- Known for: Diabetologist
- Medical career
- Profession: Medical Doctor
- Sub-specialties: Diabetology
- Website: www.drpradeepgadge.com

= Pradeep Gadge =

Indian Diabetologist

Pradeep Gadge is an Indian Diabetologist known for managing complicated diabetic cases.

==Education==
Pradeep Gadge is a graduate of Maharashtra University of Health Sciences. He holds an MD in Medicine, DPH, Diploma in Diabetology, and F.R.S.H (London).

==Medical career==
Pradeep Gadge specializes in Diabetology and is known for treating diabetic patients and taking initiatives to educate people about diabetes care. He serves as a Clinical Investigator on several clinical endeavours. He also serves in the teaching faculty for postgraduate Diabetology students at the College of Physicians & Surgeons of Mumbai.

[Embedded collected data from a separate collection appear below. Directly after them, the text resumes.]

[src/rtl/timing_nco.sv]
// Timing-recovery NCO: phase accumulator stepped once per input sample.
// The per-sample increment is nominal plus a scaled loop-filter correction,
// clamped to a safe range. A carry out of the accumulator marks the on-time
// symbol instant, the MSB rising without carry marks the mid-symbol instant,
// and the residual phase after a wrap is reported as the fractional interval.
module timing_nco #(
  parameter int WERR       = 18,
  parameter int PW         = 24,
  parameter int NOM_INC    = 2097152,
  parameter int CTRL_SHIFT = 4,
  parameter int INC_MIN    = 1835008,
  parameter int INC_MAX    = 2359296,
  parameter int MU_W       = 12
) (
  input  logic                   clk,
  input  logic                   reset_n,
  input  logic                   in_val_i,
  input  logic signed [WERR-1:0] ctrl_i,
  input  logic                   ctrl_val_i,
  output logic                   sym_stb_o,
  output logic                   mid_stb_o,
  output logic [MU_W-1:0]        mu_o,
  output logic [PW-1:0]          inc_o,
  output logic                   sat_o
);

  // Wide enough that nominal plus any shifted correction can never overflow.
  localparam int RW = PW + WERR + CTRL_SHIFT + 1;
  localparam logic signed [RW-1:0] C_INC_MIN = RW'(INC_MIN);
  localparam logic signed [RW-1:0] C_INC_MAX = RW'(INC_MAX);

  logic signed [WERR-1:0] r_ctrl;
  logic                   r_ctrl_upd;
  logic [PW-1:0]          r_acc;

  logic signed [RW-1:0]   w_ctrl_ext;
  logic signed [RW-1:0]   w_inc_raw;
  logic                   w_too_low;
  logic                   w_too_high;
  logic [PW-1:0]          w_inc_clamped;
  logic [PW:0]            w_sum;

  // Sign-extend first, then shift, so negative corrections stay negative.
  assign w_ctrl_ext    = RW'(r_ctrl) <<< CTRL_SHIFT;
  assign w_inc_raw     = RW'(NOM_INC) + w_ctrl_ext;
  assign w_too_low     = w_inc_raw < C_INC_MIN;
  assign w_too_high    = w_inc_raw > C_INC_MAX;
  assign w_inc_clamped = w_too_low  ? PW'(INC_MIN) :
                         w_too_high ? PW'(INC_MAX) :
                                      w_inc_raw[PW-1:0];

  // One extra bit holds the carry that marks a symbol wrap.
  assign w_sum = {1'b0, r_acc} + {1'b0, inc_o};

  // Capture the loop-filter correction and note when it was refreshed.
  // NOTE: sequential state uses non-blocking assignments so every register
  // samples pre-edge values regardless of statement order.
  always_ff @(posedge clk) begin
    if (!reset_n) begin
      r_ctrl     <= '0;
      r_ctrl_upd <= 1'b0;
    end else begin
      if (ctrl_val_i) r_ctrl <= ctrl_i;
      r_ctrl_upd <= ctrl_val_i;
    end
  end

  // Register the clamped increment; flag a clamp once per correction update.
  always_ff @(posedge clk) begin
    if (!reset_n) begin
      inc_o <= PW'(NOM_INC);
      sat_o <= 1'b0;
    end else begin
      inc_o <= w_inc_clamped;
      sat_o <= r_ctrl_upd & (w_too_low | w_too_high);
    end
  end

  // Advance the phase per sample and emit strobes one cycle after the sample.
  always_ff @(posedge clk) begin
    if (!reset_n) begin
      r_acc     <= '0;
      mu_o      <= '0;
      sym_stb_o <= 1'b0;
      mid_stb_o <= 1'b0;
    end else begin
      sym_stb_o <= in_val_i & w_sum[PW];
      mid_stb_o <= in_val_i & ~w_sum[PW] & ~r_acc[PW-1] & w_sum[PW-1];
      if (in_val_i) begin
        r_acc <= w_sum[PW-1:0];
        if (w_sum[PW]) mu_o <= w_sum[PW-1 -: MU_W];
      end
    end
  end

endmodule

Pradeep has worked as a Visiting Diabetologist at Seven Hills Hospital, Mumbai and Breach Candy Hospital, Mumbai.

Pradeep has worked as a Clinical Associate-ICU at S L Raheja Hospital Mumbai & All India Institute of Diabetes Mahim, Mumbai . He has also served at Lilavati Hospital & Research Centre in the Department of Endocrinology / Diabetology. Gadge writes articles on diabetes which are regularly published in various textbooks. He is a certified speaker for the American Diabetes Association (ADA).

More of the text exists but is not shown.